Zetsu: The next time you open your eyes, you'll be seeing a whole new world...things are getting really fun!

Sasuke looks at the landscape, and all he sees are dismal surroundings.

Sasuke: Nothing has changed...it's still the same old world that— 

Sasuke senses something, and immediately assumes an alert demeanor. He once again draws his sword, and waits for several moments. After seeing he reacted to nothing, he continues walking.

Sasuke: If Madara declared war on all five nations...I should be reaching one of the battlefields soon...

The scene switches to Suigetsu and Jugo.

Suigetsu: Orochimaru was always a mysterious man...but I didn't think he knew this much. What's in here could revolutionize the world...

Jugo: I think you're overreacting. The scroll can't possibly decide the fate of this war.

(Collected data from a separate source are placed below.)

--- src/rtl/sipo_dram_pack.sv ---
// Serial-in/parallel-out packer feeding the DRAM-side FIFO ahead of the piso_dram serializer.
// Gathers INPUT_SIZE samples LSB-lane-first into OUTPUT_SIZE words, aligned to a frame sync.
module sipo_dram_pack #(
    parameter int INPUT_SIZE  = 32,
    parameter int OUTPUT_SIZE = 288,
    parameter bit WAIT_SYNC   = 1'b1
) (
    input  logic                   clk,
    input  logic                   rst_n,
    input  logic                   ce,
    input  logic [INPUT_SIZE-1:0]  i_data,
    input  logic                   i_valid,
    input  logic                   i_sync,
    output logic [OUTPUT_SIZE-1:0] o_parallel,
    output logic                   fifo_we,
    input  logic                   fifo_full,
    input  logic                   clr_flags,
    output logic                   o_overflow,
    output logic                   o_misalign,
    output logic [15:0]            o_drop_cnt,
    output logic                   dbg_state
);

    localparam int LANES = OUTPUT_SIZE / INPUT_SIZE;
    localparam int LW = (LANES > 1) ? $clog2(LANES) : 1;
    localparam logic [LW-1:0] LAST_LANE = LW'(LANES - 1);
    localparam logic [LW-1:0] LANE_ONE  = (LANES > 1) ? LW'(1) : '0;

    typedef enum logic {
        ST_WAIT = 1'b0,
        ST_FILL = 1'b1
    } state_t;

    state_t                 state, state_next;
    logic [LW-1:0]          lane, lane_next, store_lane;
    logic [OUTPUT_SIZE-1:0] asm_word, asm_next;
    logic                   accept, sync, store_en, complete, misalign_set, drop, write_en;

    assign accept    = ce & i_valid;
    assign sync      = ce & i_sync;
    assign dbg_state = state;

    always_ff @(posedge clk or negedge rst_n) begin
        if (!rst_n) begin
            state <= WAIT_SYNC ? ST_WAIT : ST_FILL;
        end else begin
            state <= state_next;
        end
    end

    always_comb begin
        state_next = state;
        if (state == ST_WAIT && sync) begin
            state_next = ST_FILL;
        end
    end

    // Sync always restarts at lane 0 and takes precedence over completing a word.
    always_comb begin
        store_en     = 1'b0;
        lane_next    = lane;
        complete     = 1'b0;
        misalign_set = 1'b0;
        store_lane   = sync ? '0 : lane;
        case (state)
            ST_WAIT: begin
                if (sync) begin
                    store_en  = accept;
                    lane_next = accept ? LANE_ONE : '0;
                end
            end
            ST_FILL: begin
                if (sync) begin
                    misalign_set = (lane != '0);
                    store_en     = accept;
                    lane_next    = accept ? LANE_ONE : '0;
                end else if (accept) begin
                    store_en = 1'b1;
                    if (lane == LAST_LANE) begin
                        complete  = 1'b1;
                        lane_next = '0;
                    end else begin
                        lane_next = lane + LW'(1);
                    end
                end
            end
            default: begin
                lane_next = '0;
            end
        endcase
    end

    always_comb begin
        asm_next = asm_word;
        if (store_en) begin
            asm_next[store_lane*INPUT_SIZE +: INPUT_SIZE] = i_data;
        end
    end

    assign write_en = complete & ~fifo_full;
    assign drop     = complete & fifo_full;

    always_ff @(posedge clk or negedge rst_n) begin
        if (!rst_n) begin
            lane       <= '0;
            asm_word   <= '0;
            o_parallel <= '0;
            fifo_we    <= 1'b0;
        end else begin
            lane     <= lane_next;
            asm_word <= asm_next;
            fifo_we  <= write_en;
            if (write_en) begin
                o_parallel <= asm_next;
            end
        end
    end

    // A drop in the same cycle as a clear leaves a fresh count of one.
    always_ff @(posedge clk or negedge rst_n) begin
        if (!rst_n) begin
            o_overflow <= 1'b0;
            o_misalign <= 1'b0;
            o_drop_cnt <= '0;
        end else begin
            if (drop) begin
                o_overflow <= 1'b1;
                if (clr_flags) begin
                    o_drop_cnt <= 16'd1;
                end else if (o_drop_cnt != 16'hFFFF) begin
                    o_drop_cnt <= o_drop_cnt + 16'd1;
                end
            end else if (clr_flags) begin
                o_overflow <= 1'b0;
                o_drop_cnt <= '0;
            end
            if (misalign_set) begin
                o_misalign <= 1'b1;
            end else if (clr_flags) begin
                o_misalign <= 1'b0;
            end
        end
    end

endmodule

We haven't even seen the battlefields yet, and we don't know anything about the opposing factions. 

Suigetsu: Orochimaru, you snake...what were you really planning to do with all of us?

The scene switches to Naruto's battle against Tobi.

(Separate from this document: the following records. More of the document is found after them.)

### config.mk
export PLATFORM = sky130hd
export DESIGN_NAME = datamem_arbiter
export DESIGN_NICKNAME = d
export VERILOG_FILES = /design/src/rtl/datamem_arbiter.sv
export SDC_FILE = /design/constraint.sdc
export NUM_CORES = 1
export LEC_CHECK = 0
export ABC_CLOCK_PERIOD_IN_PS = 1850
export CAP_MARGIN = 25
export CORE_ASPECT_RATIO = 0.7
export CORE_MARGIN = 10
export CORE_UTILIZATION = 39
export CTS_BUF_LIST = sky130_fd_sc_hd__clkbuf_2
export CTS_CLUSTER_SIZE = 30
export DETAILED_ROUTE_END_ITERATION = 8
export PLACE_DENSITY = 0.86
export SYNTH_ARGS = -nofsm -noshare
export SYNTH_HDL_FRONTEND = slang
export SYNTH_SLANG_ARGS = --single-unit
### constraint.sdc
create_clock -name Clk -period 1.85 [get_ports Clk]
set_input_delay 0.185 -clock Clk [delete_from_list [all_inputs] [get_ports Clk]]
set_output_delay 0.185 -clock Clk [all_outputs]
set_load 0.03 [all_outputs]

Naruto: It's over, Tobi. You've gotten this far, but I certainly won't let you go any further! 

Tobi: You're still naive. You can't see the bigger picture here, and that's why you're going to lose. Our battle means nothing.

Naruto: That couldn't be further from the truth! This battle means everything, and it's the one where I'm going to defeat you!

Tobi: You shouldn't have left your comrades unprotected. They are going to pay the price.

Naruto is not fazed by Tobi's words. His mind is made up.

The scene switches to Kabuto.

Kabuto: This is simply wonderful...he's taking care of the entire Alliance for me. I could have fought this war with just him alone...

Suddenly, Kabuto notices a bird land on his chessboard. It looks directly at him, and he responds by returning his own glare. Kabuto then finds his very body melting. 

However, just before his entire physical existence disintegrates, he appears again, completely unscathed. He is smirking.

Kabuto: You were always one for indirect fighting, weren't you...Itachi?

He gets no response. Instead, several flaming kunai fly towards his neck. Kabuto does not turn; just as the kunai make contact, a snake emerges from the ground and receives the blows.

Kabuto: Clever trick with the clone...but I'd like to tell you here and now that nothing you do will have an effect on me. I won't be as reckless as Orochimaru. 

Itachi emerges from the shadows. His Sharingan are trained on Kabuto, his eyes narrowed.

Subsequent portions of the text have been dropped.